I try to keep my posts here honest & so today I want to be open about my last day or so…
Over the past week or more I have adopted a new recovery approach, taken on a new mindset & it has been going really well.. I’ve been making more progress than I ever have before in terms of recovery action, mental shifts & understanding what I need to do to recover.
However, yesterday I was affected by a number of things that led to me struggling with a huge range of emotions (& not positive ones)…
Memories of my past were triggered & issues I have that I have not yet dealt with hit me harder than an emotional freight train.
I was overwhelmed with hurt, tears, frustration & anger – more intense emotions than I have had in over a decade.
For the past 12 years the ED has numbed all negative emotions for me… when things happened that were difficult for me to process…. Well, I didn’t process them -I blunted them, ignored them & used the eating disorder to avoid feeling them.
Therefore when the emotions of last night & today hit, my automatic responses were strong urges to restrict, to be more active, fear of weight gain intensified & my body image was worse.

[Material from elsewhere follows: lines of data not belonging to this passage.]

===== src/rtl/ram_march_bist.sv =====
// ============================================================================
// ram_march_bist : March C- self-test engine driving a single-port RAM.
// Optional BIST_STOP_ON_FAIL_EN ends the run at the first mismatch.
// Revision: 1.0
// ============================================================================
`default_nettype none
`timescale 1ns/1ps

module ram_march_bist #(
    parameter int                ADDR_W = 9,
    parameter int                DATA_W = 16,
    parameter logic [DATA_W-1:0] BG     = '0,
    parameter int                RD_LAT = 1
) (
    input  logic              clk,
    input  logic              reset,
    input  logic              start,
    output logic [ADDR_W-1:0] mem_addr,
    output logic [DATA_W-1:0] mem_data_in,
    output logic              mem_we,
    input  logic [DATA_W-1:0] mem_data_out,
    output logic              busy,
    output logic              done,
    output logic              fail,
    output logic [ADDR_W-1:0] fail_addr,
    output logic [DATA_W-1:0] fail_data,
    output logic [DATA_W-1:0] fail_exp
);

    localparam logic [2:0] S_IDLE = 3'd0;
    localparam logic [2:0] S_M0   = 3'd1;
    localparam logic [2:0] S_M1   = 3'd2;
    localparam logic [2:0] S_M2   = 3'd3;
    localparam logic [2:0] S_M3   = 3'd4;
    localparam logic [2:0] S_M4   = 3'd5;
    localparam logic [2:0] S_M5   = 3'd6;
    localparam logic [2:0] S_DONE = 3'd7;

    localparam logic              c_OP_RD    = 1'b0;
    localparam logic              c_OP_WR    = 1'b1;
    localparam logic [1:0]        c_LAT      = 2'(RD_LAT);
    localparam logic [ADDR_W-1:0] c_ADDR_MAX = '1;
    localparam logic [ADDR_W-1:0] c_ADDR_ONE = ADDR_W'(1);

`ifdef BIST_STOP_ON_FAIL_EN
    localparam logic c_STOP_ON_FAIL = 1'b1;
`else
    localparam logic c_STOP_ON_FAIL = 1'b0;
`endif

    logic [2:0]        state_q, state_d;
    logic [ADDR_W-1:0] addr_q, addr_d;
    logic              op_q, op_d;
    logic [1:0]        lat_q, lat_d;
    logic [DATA_W-1:0] wdata_q;
    logic              fail_q;
    logic [ADDR_W-1:0] fail_addr_q;
    logic [DATA_W-1:0] fail_data_q;
    logic [DATA_W-1:0] fail_exp_q;

    logic              w_has_wr;
    logic              w_desc;
    logic [DATA_W-1:0] w_rexp;
    logic [DATA_W-1:0] w_wval;
    logic              w_busy;
    logic              w_done;
    logic              w_we;
    logic              w_cmp;
    logic              w_mis;
    logic              w_last;
    logic              w_step;

    always_ff @(posedge clk or negedge reset) begin
        if (!reset) begin
            state_q     <= S_IDLE;
            addr_q      <= '0;
            op_q        <= c_OP_RD;
            lat_q       <= '0;
            wdata_q     <= '0;
            fail_q      <= 1'b0;
            fail_addr_q <= '0;
            fail_data_q <= '0;
            fail_exp_q  <= '0;
        end else begin
            state_q <= state_d;
            addr_q  <= addr_d;
            op_q    <= op_d;
            lat_q   <= lat_d;
            if (w_we) begin
                wdata_q <= w_wval;
            end
            if (state_q == S_IDLE && start) begin
                fail_q      <= 1'b0;
                fail_addr_q <= '0;
                fail_data_q <= '0;
                fail_exp_q  <= '0;
            end else if (w_mis) begin
                fail_q <= 1'b1;
                if (!fail_q) begin
                    fail_addr_q <= addr_q;
                    fail_data_q <= mem_data_out;
                    fail_exp_q  <= w_rexp;
                end
            end
        end
    end

    assign w_last = w_desc ? (addr_q == '0) : (addr_q == c_ADDR_MAX);

    always_comb begin
        state_d = state_q;
        addr_d  = addr_q;
        op_d    = op_q;
        lat_d   = lat_q;
        w_step  = 1'b0;
        case (state_q)
            S_IDLE: begin
                if (start) begin
                    state_d = S_M0;
                    addr_d  = '0;
                    op_d    = c_OP_WR;
                    lat_d   = '0;
                end
            end
            S_DONE: state_d = S_IDLE;
            default: begin
                if (op_q == c_OP_RD) begin
                    if (lat_q != c_LAT) begin
                        lat_d = lat_q + 2'd1;
                    end else if (c_STOP_ON_FAIL && w_mis) begin
                        state_d = S_DONE;
                    end else if (w_has_wr) begin
                        op_d  = c_OP_WR;
                        lat_d = '0;
                    end else begin
                        w_step = 1'b1;
                    end
                end else begin
                    w_step = 1'b1;
                end
                // Element boundary: jump straight to the next element's first address.
                if (w_step) begin
                    lat_d = '0;
                    if (!w_last) begin
                        addr_d = w_desc ? addr_q - c_ADDR_ONE : addr_q + c_ADDR_ONE;
                    end else begin
                        state_d = (state_q == S_M5) ? S_DONE : state_q + 3'd1;
                        addr_d  = (state_d == S_M3 || state_d == S_M4 || state_d == S_M5)
                                  ? c_ADDR_MAX : '0;
                    end
                    op_d = (state_d == S_M0) ? c_OP_WR : c_OP_RD;
                end
            end
        endcase
    end

    always_comb begin
        w_has_wr = 1'b1;
        w_desc   = 1'b0;
        w_rexp   = BG;
        w_wval   = BG;
        w_busy   = 1'b0;
        w_done   = 1'b0;
        case (state_q)
            S_M0: w_busy = 1'b1;
            S_M1: begin
                w_busy = 1'b1;
                w_wval = ~BG;
            end
            S_M2: begin
                w_busy = 1'b1;
                w_rexp = ~BG;
            end
            S_M3: begin
                w_busy = 1'b1;
                w_desc = 1'b1;
                w_wval = ~BG;
            end
            S_M4: begin
                w_busy = 1'b1;
                w_desc = 1'b1;
                w_rexp = ~BG;
            end
            S_M5: begin
                w_busy   = 1'b1;
                w_desc   = 1'b1;
                w_has_wr = 1'b0;
            end
            S_DONE:  w_done = 1'b1;
            default: w_busy = 1'b0;
        endcase
        w_we  = w_busy && (op_q == c_OP_WR);
        w_cmp = w_busy && (op_q == c_OP_RD) && (lat_q == c_LAT);
        w_mis = w_cmp && (mem_data_out != w_rexp);
    end

    assign mem_addr    = addr_q;
    assign mem_we      = w_we;
    assign mem_data_in = w_we ? w_wval : wdata_q;
    assign busy        = w_busy;
    assign done        = w_done;
    assign fail        = fail_q;
    assign fail_addr   = fail_addr_q;
    assign fail_data   = fail_data_q;
    assign fail_exp    = fail_exp_q;

endmodule

`default_nettype wire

It has been an incredible battle of wills not to race back to the safe, numb world of the eating disorder.
Of course, at this stage of recovery, when for 12 years the illness has been my way to manage pain & emotion, I have not yet developed healthier coping skills… as let us face it the harsh truth is we have to let the unhealthy coping mechanisms go, in order to adopt & rewire with less destructive ways to deal with difficult times.
So, today I felt like I toppled over the edge of the recovery bandwagon & had to hold on with my fingernails to the sides.
This evening though, I have dusted off, given myself a talking to, processed my thoughts and tonight and tomorrow I am using every ounce of energy, determination, motivation and commitment to stay right in the centre of that recovery bandwagon and on track… time to get back with the recovery program!
These tough days will come but I won’t be toppled that easily!